- Artist: Mark Rothko
- Year: 1958
- Type: Oil paint, acrylic paint, glue tempera and pigment on canvas
- Dimensions: 266.7 cm × 381.2 cm (105 in × 150 in)
- Location: Tate Modern; London;

= Black on Maroon =

Painting by Mark Rothko

Black on Maroon is a mixed media painting by Mark Rothko, created in 1958. It is housed at the Tate Modern, in London.

==Composition==
The painting comes from a series of three canvases painted by Rothko in 1958–59, produced in the Seagram murals commission for The Four Seasons Restaurant, in New York's Seagram Building on Park Avenue.

Rothko's original conception for the work became increasingly sombre. He later said, "After I had been at work for some time I realised that I was much influenced subconsciously by Michelangelo's walls in the staircase room of the Medicean Library in Florence. He achieved just the kind of feeling I'm after ..."

The murals were eventually withheld from installation at the restaurant, reportedly because Rothko did not think it was an appropriate setting for the works. In 1965 he suggested making them a gift to the Tate Gallery; this was finalised in 1969. On the day of their delivery in 1970, Rothko was found dead in his studio.

==Related defacement==
On 7 October 2012 another work from the same series, also titled Black on Maroon, was defaced with writing in black paint. The perpetrator told the BBC "I'm not a vandal" and compared himself with surrealist artist Marcel Duchamp, adding "Art allows us to take what someone's done and put a new message on it." It was later revealed that the man was Polish national Vladimir Umanets. His addition to the painting had included his name and the number 12, followed by the sentence: "a potential piece of yellowism". The following day Umanets was arrested on suspicion of causing criminal damage. During the trial, prosecutor Gregor McKinley said the repair would cost £200,000.

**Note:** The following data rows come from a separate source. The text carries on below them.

From an optimization exercise on the open Yosys and OpenROAD flow, aimed at small area, a short achievable clock period and few clock cycles; shortcuts taken in it are not production practice.
RTL that was checked went through simulation tests only; none was proved equivalent to the original.
No activity file was given, so power comes from the tool's default toggle rates.

Setup of run a:
// pcap_stream_deframer_core
module pcap_stream_deframer_core
#(
    parameter int unsigned OUT_DEPTH = psdf_pkg::OUT_DEPTH_DEFAULT
)
(
    input  logic             clk,
    input  logic             rst_n,
    input  logic             s_tvalid,
    output logic             s_tready,
    input  logic [7:0]       s_tdata,    
    input  logic             s_tuser,    
    input  logic             s_tlast,    
    output logic             m_tvalid,
    input  logic             m_tready,
    output logic [159:0]     m_tdata,
    output logic [2:0]       m_tuser,    
    output logic             m_tlast,    
    input  logic             cfg_valid,
    output logic             cfg_ready,
    input  logic [psdf_pkg::CAP_W-1:0] cfg_data    
);
Size: ~270 flip-flops, roughly 200 I/O pins, about 12000 µm² of cells after synthesis.
clock: 5.5 ns
lec_check: 0
cap_margin: 20
core_margin: 2
core_utilization: 40
cts_cluster_diameter: 80
cts_cluster_size: 30
setup_slack_margin: 3.2
slew_margin: 20
tns_end_percent: 100
standard.sh (not shown) runs the stock make flow with config.mk's settings and CLKGATE_MAP_FILE= SYNTH_SCRIPT=/design/flow/synth_recipe.tcl, a recipe that flattens the netlist after the stock synthesis.
==> flow/flow/run.sh <==
#!/bin/bash
# The standard layout (standard.sh: the standard flow's synthesis and ORFS flow, with
# config.mk's settings), with one change: the port buffers that ORFS puts
# on every input and output are buf_2 cells instead of the cell buffer_ports
# picks by itself.
set -euo pipefail
export BUFFER_PORTS_ARGS="-buffer_cell sky130_fd_sc_hd__buf_2"
bash standard.sh > standard_flow.log 2>&1
Inputs modified between run a and run b:
Settings: SYNTH_HIERARCHICAL now 1, previously not set.
==> run notes <==
Run b: done, clean on timing, DRC and antenna. Compared with run a, in run b register-to-register slack fell 0.13 ns; leakage power summed over all cells climbed 0.64 nW; overall power of the completed layout increased 2.5%; area growth from synthesis to layout up 0.62 points; global-route track usage on met3 shrank by 0.83 points. Via count: higher on run b.
No functional check of the RTL was part of any run of this note.


run A:
Another version of the RTL of pcap_stream_deframer_core (not shown whole).
Size: roughly 880 cells after synthesis, roughly 270 flip-flops, ~200 I/O pins, roughly 12,000 sq um of cells after synthesis.
==> flow/config.mk <==
export PLATFORM = sky130hd
export DESIGN_NAME = pcap_stream_deframer_core
export DESIGN_NICKNAME = pcap_stream_deframer_core
export VERILOG_FILES = /design/flow/design.v
export SDC_FILE = /design/flow/constraint.sdc
export NUM_CORES = 4
export LEC_CHECK = 0
export CAP_MARGIN = 20
export CORE_MARGIN = 2
export CORE_UTILIZATION = 40
export CTS_CLUSTER_DIAMETER = 80
export CTS_CLUSTER_SIZE = 30
export SETUP_SLACK_MARGIN = 3.35
export SLEW_MARGIN = 20
export TNS_END_PERCENT = 100
==> flow/constraint.sdc <==
create_clock -name core_clock -period 5.5 [get_ports {clk}]
set_input_delay 1.1000 -clock core_clock [delete_from_list [all_inputs] [get_ports {clk}]]
set_output_delay 1.1000 -clock core_clock [all_outputs]
set_load 0.01 [all_outputs]
Scripts as last shown in full above: flow/flow/run.sh
Testbench counts of run A, summed over its fixed seeds: cycles 241,439.
Setup changes, run A to run B
Settings: SETUP_SLACK_MARGIN now 3.2, was 3.35.
-- flow/flow/run.sh --
<<< run A, line 4
# on every input and output are buf_2 cells instead of the cell buffer_ports
>>> run B, line 4
# on every input and output are buf_1 cells instead of the cell buffer_ports
<<< run A, line 7
export BUFFER_PORTS_ARGS="-buffer_cell sky130_fd_sc_hd__buf_2"
>>> run B, line 7
export BUFFER_PORTS_ARGS="-buffer_cell sky130_fd_sc_hd__buf_1"
Results
- Relative to run A, worst hold slack has decreased by 0.0040 ns in run B.
- Diff run B..run A | number of remaining DRC errors | unchanged
- Compared with run A, run B supports a lower clock frequency.
- Wire length sits lower in run B than in run A.
- Run B vs run A — power dropped 30 uW.
--- input diff run B..run C ---
Settings: a deleted CTS_CLUSTER_SIZE that had been 30; a deleted CTS_CLUSTER_DIAMETER that had been 80.
-- flow/flow/run.sh --
<<< run B, line 4
# on every input and output are buf_1 cells instead of the cell buffer_ports
>>> run C, line 4
# on every input and output are buf_2 cells instead of the cell buffer_ports
<<< run B, line 7
export BUFFER_PORTS_ARGS="-buffer_cell sky130_fd_sc_hd__buf_1"
>>> run C, line 7
export BUFFER_PORTS_ARGS="-buffer_cell sky130_fd_sc_hd__buf_2"
Against run B as the reference, run C delivers a higher wire length on met1. Area growth from synthesis to final layout ends up higher on run C. Compared with run B, run C is hungrier on power. Comparing run B and run C, the lower cell area after layout was measured on run B. Run C does better than run B on final worst setup slack. Compared to run B, the router laid down less metal wire for run C. Cell total after placement across run B and run C: no real change. Cmp run B and run C / minimum period implied by the final worst setup slack / lower: run C. Number of buffers created by CTS came out higher on run C than on run B. Endpoint of the worst setup timing path: rem[16] -> run B, s_tready -> run C. Run C against run B; number of gates resized after CTS is down by a little under 10%. Of run B and run C, run B shows the lower clock group share of total power, with run C above it.
--- input diff run C..run D ---
Settings: TNS_END_PERCENT now 10, was 100; SETUP_SLACK_MARGIN now 3.0, was 3.2.
Findings:
Run D reached the end of the flow, and the finished layout is clean on the timing, DRC and antenna checks.
Relative to run C, critical path required time has increased by 1.33 ns in run D.
For run D, the cell with the largest stage delay on the worst path was sky130_fd_sc_hd__nor3_1, unlike run C, where it was sky130_fd_sc_hd__dfstp_2.
Comparing run C and run D, the lower sequential share of layout area was measured on run C.
Cmp run C and run D / transition at the pin with the smallest max-transition slack / lower: run C
From run C to run D, share of synthesized area occupied by flip-flops and latches did not move at all.
Run D against run C: final critical-path required period now larger; combinational cell fraction of total power ~0 delta.
Looking only at arrival time at the worst endpoint, and setting everything else aside, the higher value of run C and run D goes to run D.
The inputs of run E differ from those of run D as listed below.
Settings: changing SETUP_SLACK_MARGIN from 3.0 to 3.2; setting CTS_BUF_LIST to sky130_fd_sc_hd__clkbuf_8 for the first time; changing TNS_END_PERCENT from 10 to 100; setting CTS_CLUSTER_DIAMETER to 60 for the first time; setting CTS_CLUSTER_SIZE to 20 for the first time.
Results
Max global-route usage across run D and run E: run D
When the final numbers for run D and run E were put side by side, the instance count on the critical path turned out to be smaller in run E.
Of the two candidates, run D has the worse maximum frequency and run E the better one.
Run E ends up with a final-layout non-clock buffer area share that is 2.8 points higher than in run D.
Worst-path cell with the longest stage delay: sky130_fd_sc_hd__dfstp_2 -> run E, sky130_fd_sc_hd__nor3_1 -> run D
Compared with run D, run E shows a first-pass iteration count of the detailed router that is 1 higher.
On met1 layer wirelength in the final routing, run D and run E are basically level.
Between run D and run E, area added between synthesis and finish increased.
In the flow results for run D and run E, the biggest cell delay along the critical path is smaller on run D.
| register area | run D vs run E | ≈ equal |
Run E vs run D: total detailed-routing wirelength down slightly
Setup changes, run E to run F
Settings: clearing CTS_BUF_LIST, which used to be sky130_fd_sc_hd__clkbuf_8; swapping 20 for 25 in CTS_CLUSTER_SIZE; swapping 60 for 70 in CTS_CLUSTER_DIAMETER.
### Flow results
- Diff run F..run E | number of cells on the critical path | unchanged
- Run F and run E ended up with nearly the same global-route usage.
- In terms of layout overhead on the synthesized area, run E and run F differ only marginally.
- met3 routing resource usage after global routing for run F is lower than for run E.
- Run F vs. run E: actual slew at the worst max-slew pin now larger, worst setup margin now larger, routed wire length now smaller, combined area of the multi-input logic cells now larger.

## what the ideal ports hide
How much do the figures lean on ideal ports? The routed layouts below were timed once more, with nothing changed but the port constraints.
Step 1 assumes that a clkbuf_16 drives the clock port and a buf_2 every other input.
Step 2 adds t to the input delays and takes it off the output delays; t is the mean of the earliest and latest rising clock arrival at the registers after step 1. Input paths then give back, and output paths get back, about the clock's delay inside the block.
Three values: no drivers, after step 1, after step 2; two values: the first two.
run | t, ns | slack for setup (ns) | latest minus earliest clock arrival (ns) | cell pins on the clock port's net
run a of note 1 | 0.542 | 3.189 / 3.180 / 2.677 | 0.036 / 0.036 | 1
run b of note 1 | 0.546 | 3.058 / 3.058 / 2.868 | 0.023 / 0.024 | 1
run A of note 2 | 0.551 | 3.238 / 3.189 / 2.851 | 0.028 / 0.028 | 1
run B of note 2 | 0.554 | 3.202 / 3.185 / 2.673 | 0.037 / 0.036 | 1
run C of note 2 | 0.584 | 3.234 / 3.183 / 2.710 | 0.014 / 0.014 | 1
run D of note 2 | 0.588 | 3.051 / 3.060 / 2.482 | 0.013 / 0.014 | 1
run E of note 2 | 0.602 | 3.193 / 3.145 / 2.720 | 0.022 / 0.022 | 1
run F of note 2 | 0.552 | 3.239 / 3.189 / 2.728 | 0.012 / 0.012 | 1
After both steps every run listed still meets setup and hold. The setup slack of run D of note 2, which loses most, moves by +0.009 ns with the drivers and by -0.569 ns with both steps.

On 13 December 2012 Umanets was sentenced at Inner London Crown Court to two years in jail. Judge Roger Chapple told him that his actions had been "entirely deliberate, planned and intentional". Talking about "yellowism" Judge Chapple added that it was "wholly and utterly unacceptable to promote it by damaging a work of art" which he called a "gift to the nation".

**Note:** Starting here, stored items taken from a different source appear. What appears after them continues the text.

Context: an optimization exercise on an open-source flow, tuned for small area. The choices shown serve that exercise and are no tape-out recipe. The RTL was checked by simulation tests, not by an equivalence proof against the original design. No activity file was given, so power comes from the tool's default toggle rates.

## read_guard
module read_guard (
  input  logic                   clk_i,
  input  logic                   rst_ni,
  input  logic                   ar_valid_i,
  input  logic                   ar_ready_i,
  input  read_guard_pkg::id_t    ar_id_i,
  input  read_guard_pkg::addr_t  ar_addr_i,
  input  read_guard_pkg::len_t   ar_len_i,
  input  logic                   r_valid_i,
  input  logic                   r_ready_i,
  input  read_guard_pkg::id_t    r_id_i,
  input  logic                   r_last_i,
  input  read_guard_pkg::cnt_t   budget_ar_i,
  input  read_guard_pkg::cnt_t   budget_first_i,
  input  read_guard_pkg::cnt_t   budget_stall_i,
  input  read_guard_pkg::cnt_t   budget_beat_i,
  input  logic                   reset_clear_i,
  output logic                   full_o,
  output logic                   reset_req_o,
  output logic                   irq_o,
  output read_guard_pkg::fault_e fault_cause_o,
  output read_guard_pkg::id_t    fault_id_o,
  output read_guard_pkg::addr_t  fault_addr_o,
  output read_guard_pkg::cnt_t   lat_first_o,
  output read_guard_pkg::cnt_t   lat_burst_o
);
For scale: roughly 2300 cells after synthesis, about 440 flip-flops, ~190 I/O pins.
==> flow/config.mk <==
export PLATFORM = sky130hd
export DESIGN_NAME = read_guard
export DESIGN_NICKNAME = read_guard
export VERILOG_FILES = /design/flow/design.v
export SDC_FILE = /design/flow/constraint.sdc
export NUM_CORES = 4
export LEC_CHECK = 0
export CAP_MARGIN = 5
export CORE_MARGIN = 2
export CORE_UTILIZATION = 65
export GPL_TIMING_DRIVEN = 0
export SLEW_MARGIN = 5
==> flow/constraint.sdc <==
create_clock -name core_clock -period 10.0 [get_ports {clk_i}]
set_input_delay 2.0000 -clock core_clock [delete_from_list [all_inputs] [get_ports {clk_i}]]
set_output_delay 2.0000 -clock core_clock [all_outputs]
set_load 0.01 [all_outputs]
standard.sh (not shown) runs the stock make flow with config.mk's settings and CLKGATE_MAP_FILE= SYNTH_SCRIPT=/design/flow/synth_recipe.tcl, a recipe that flattens the netlist after the stock synthesis.
==> flow/flow/run.sh <==
#!/bin/bash
# Standard ORFS layout with three changes: port buffers use the smallest
# buffer cell, and clock tree synthesis uses larger sink clusters and no
# dummy loads. Each step's full output goes to its own log here.
set -euo pipefail
export BUFFER_PORTS_ARGS="-buffer_cell sky130_fd_sc_hd__buf_1"
export CTS_ARGS="-sink_clustering_enable -repair_clock_nets -dont_use_dummy_load -sink_clustering_size 32 -sink_clustering_max_diameter 60 -buf_list {sky130_fd_sc_hd__clkbuf_8 sky130_fd_sc_hd__clkbuf_16}"
for step in synth floorplan place cts route finish; do
  bash standard.sh $step > $step.log 2>&1
done
The starting point finished clean.
Edit:
--- a/flow/flow/run.sh
+++ b/flow/flow/run.sh
@@ -7 +7 @@
-export CTS_ARGS="-sink_clustering_enable -repair_clock_nets -dont_use_dummy_load -sink_clustering_size 32 -sink_clustering_max_diameter 60 -buf_list {sky130_fd_sc_hd__clkbuf_8 sky130_fd_sc_hd__clkbuf_16}"
+export CTS_ARGS="-sink_clustering_enable -repair_clock_nets -dont_use_dummy_load -sink_clustering_size 25 -sink_clustering_max_diameter 80 -buf_list {sky130_fd_sc_hd__clkbuf_8 sky130_fd_sc_hd__clkbuf_16}"
GPL_TIMING_DRIVEN = not set   (was 0)
=> Final cell count decreases by 2.3%. Fmax increases by 1.0%. Power decreases by 3.0%. Worst setup slack gets better by 0.098 ns. Die area is unchanged. Synthesized cell count does not change. Critical path depth decreases by 2. Hold slack is about the same. Via count decreases by 3.4%.

* * *

## v4
Starting RTL as in the previous note.
==> flow/design.v (excerpt) <==
module read_guard (
  input  logic                   clk_i,
  input  logic                   rst_ni,
  input  logic                   ar_valid_i,
  input  logic                   ar_ready_i,
  input  read_guard_pkg::id_t    ar_id_i,
  input  read_guard_pkg::addr_t  ar_addr_i,
  input  read_guard_pkg::len_t   ar_len_i,
  input  logic                   r_valid_i,
  input  logic                   r_ready_i,
  input  read_guard_pkg::id_t    r_id_i,
  input  logic                   r_last_i,
  input  read_guard_pkg::cnt_t   budget_ar_i,
  input  read_guard_pkg::cnt_t   budget_first_i,
  input  read_guard_pkg::cnt_t   budget_stall_i,
  input  read_guard_pkg::cnt_t   budget_beat_i,
  input  logic                   reset_clear_i,
  output logic                   full_o,
  output logic                   reset_req_o,
  output logic                   irq_o,
  output read_guard_pkg::fault_e fault_cause_o,
  output read_guard_pkg::id_t    fault_id_o,
  output read_guard_pkg::addr_t  fault_addr_o,
  output read_guard_pkg::cnt_t   lat_first_o,
  output read_guard_pkg::cnt_t   lat_burst_o
);
==> flow/config.mk <==
export PLATFORM = sky130hd
export DESIGN_NAME = read_guard
export DESIGN_NICKNAME = read_guard
export VERILOG_FILES = /design/flow/design.v
export SDC_FILE = /design/flow/constraint.sdc
export NUM_CORES = 4
export LEC_CHECK = 0
export CAP_MARGIN = 5
export CORE_MARGIN = 2
export CORE_UTILIZATION = 75
export SLEW_MARGIN = 5
==> flow/constraint.sdc <==
create_clock -name core_clock -period 10.0 [get_ports {clk_i}]
set_input_delay 2.0000 -clock core_clock [delete_from_list [all_inputs] [get_ports {clk_i}]]
set_output_delay 2.0000 -clock core_clock [all_outputs]
set_load 0.01 [all_outputs]
==> flow/flow/run.sh <==
#!/bin/bash
# Standard ORFS layout with three changes: port buffers use the smallest
# buffer cell, and clock tree synthesis uses larger sink clusters and no
# dummy loads. Each step's full output goes to its own log here.
set -euo pipefail
export BUFFER_PORTS_ARGS="-buffer_cell sky130_fd_sc_hd__buf_1"
export CTS_ARGS="-sink_clustering_enable -repair_clock_nets -dont_use_dummy_load -sink_clustering_size 25 -sink_clustering_max_diameter 80 -buf_list {sky130_fd_sc_hd__clkbuf_8 sky130_fd_sc_hd__clkbuf_16}"
for step in synth floorplan place cts route finish; do
  bash standard.sh $step > $step.log 2>&1
done
Relative to v4, the following input files were edited for v18:
==> flow/flow/run.sh <==
#!/bin/bash
# Standard ORFS layout with these changes: ABC maps the logic with an
# area-oriented script, port buffers use the smallest buffer cell, and clock
# tree synthesis uses larger sink clusters and no dummy loads. Each step's
# full output goes to its own log here.
set -euo pipefail
here=$(pwd)
export MY_ABC_SCRIPT=$here/flow/area.abc
export FLOW_SYNTH_TCL=$here/synth_recipe.tcl
export BUFFER_PORTS_ARGS="-buffer_cell sky130_fd_sc_hd__buf_1"
export CTS_ARGS="-sink_clustering_enable -repair_clock_nets -dont_use_dummy_load -sink_clustering_size 25 -sink_clustering_max_diameter 80 -buf_list {sky130_fd_sc_hd__clkbuf_8 sky130_fd_sc_hd__clkbuf_16}"
sed -e "s#SYNTH_SCRIPT=[^ ]*#SYNTH_SCRIPT=$here/flow/my_synth.tcl#" standard.sh > my_standard.sh
grep -q "SYNTH_SCRIPT=$here/flow/my_synth.tcl" my_standard.sh
for step in synth floorplan place cts route finish; do
  bash my_standard.sh $step > $step.log 2>&1
done
==> flow/flow/area.abc (new file) <==
strash
dch -f
amap
&get -n
&st
&dch -f
&nf -R 1000 -a
&put
mfs2
strash
dch -f
amap
&get -n
&st
&dch -f
&nf -R 1000 -a
&put
==> flow/flow/my_synth.tcl (new file) <==
# The standard flow's synthesis script, with ABC run on an area-oriented script
# (flow/area.abc) in place of ORFS's speed script. Everything else,
# including the synth -nofsm -noshare wrapper, flattening and renaming,
# comes unchanged from synth_recipe.tcl.
proc abc {args} {
  set i [lsearch -exact $args -script]
  if {$i >= 0} { lset args [expr {$i + 1}] $::env(MY_ABC_SCRIPT) }
  yosys abc {*}$args
}
source $::env(FLOW_SYNTH_TCL)
v18 finished all stages; the layout is clean. Status: multiplexer fraction of the synthesized cell area parity (v18, v4). For v18, the capture point of the critical path was lat_q[15], unlike v4, where it was lat_q[14]. Diff v4 -> v18: clock buffer count in the final layout dropped 2; die width shows a reduction of 3.0%. v18 ended up with compound AO/OA/AOI/OAI gates as its largest family of logic cells by synthesized area; v4 ended up with simple AND/OR/NAND/NOR gates.
Here is what was changed in the inputs of v36 compared with v18.
==> flow/flow/run.sh <==
#!/bin/bash
# Standard ORFS layout with three changes: port buffers use the smallest
# buffer cell, and clock tree synthesis uses larger sink clusters and no
# dummy loads. Each step's full output goes to its own log here.
set -euo pipefail
export BUFFER_PORTS_ARGS="-buffer_cell sky130_fd_sc_hd__buf_2"
export CTS_ARGS="-sink_clustering_enable -repair_clock_nets -dont_use_dummy_load -sink_clustering_size 25 -sink_clustering_max_diameter 80 -buf_list {sky130_fd_sc_hd__clkbuf_8 sky130_fd_sc_hd__clkbuf_16}"
for step in synth floorplan place cts route finish; do
  bash standard.sh $step > $step.log 2>&1
done
removed: flow/flow/area.abc
removed: flow/flow/my_synth.tcl
## What came out
- When the final numbers for v18 and v36 were put side by side, the number of global-route vias before repair turned out to be smaller in v18.
- On clock buffer instance count of the final layout: v36 sits above v18.
- The final reports for v36 and v18 show post-synthesis share of cell area spent on full adders, half adders and majority gates lower in the former.
- v18 was smaller in final cell area than v36.
- Sort v18 and v36 by routing usage on met1 desc -> top: v18
- When v36 is set beside v18, its critical path's largest stage delay turns out to be 0.19 ns larger.
- Cmp v18 and v36 / sequential share of layout area / lower: v36
- Across both runs, routed metal-1 wirelength was higher for v36 than for v18.
- Compared with v18, v36 has extra setup slack.

-- re-timing with driven ports --
In the flow no input, the clock included, has a driving cell. The finished layouts below were timed again as built, in two steps. Step 1 (the two cells are an assumption about what drives the block):
set clk [get_ports {clk_i}]
set_driving_cell -lib_cell sky130_fd_sc_hd__clkbuf_16 $clk
set_driving_cell -lib_cell sky130_fd_sc_hd__buf_2 [delete_from_list [all_inputs] $clk]
Step 2 also shifts input and output timing later by t, the mid clock arrival at the registers, as if the neighbouring blocks saw the same clock. a / b / c = ideal / step 1 / step 2; a / b = the first two.
run	t (ns)	setup WS [ns]	worst slew at a driven data input, ns
the first run of note 1	0.645	0.358 / 0.381 / -0.264	0.09
the second run of note 1	0.594	0.457 / 0.451 / -0.143	0.09
v4	0.592	0.530 / 0.511 / -0.080	0.07
v18	0.586	0.387 / 0.400 / -0.186	0.08
v36	0.589	0.715 / 0.728 / 0.139	0.07
Met with ideal ports but missed after step 2: setup timing in the first run of note 1, the second run of note 1, v4 and v18. For the first run of note 1, which loses most, drivers alone change the setup slack by +0.023 ns; drivers and shift together by -0.622 ns.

The BBC's Arts Editor Will Gompertz explained that the ink from Umanets's marker caused "a deep wound, not a superficial graze", and that the vandal had caused "significant damage". In order to work out how best to restore the painting conservators created a replica of the damaged work and tested various solvents. It was estimated that restoration of the painting might take up to 18 months to complete, as the many layers applied by Rothko would have to be replicated individually. In May 2014 the restored painting was returned to public display and Umanets offered a public apology, saying: "I apologise to [the] British people for what I did. I suppose I wanted to change the art world but of course I did it in a very, very wrong way. I spent almost a year and a half in prison and the British people have paid huge restoration costs, so it definitely wasn't worth doing it, and I'm sure the restoration team has done a wonderful job and I encourage everyone to see the restored picture."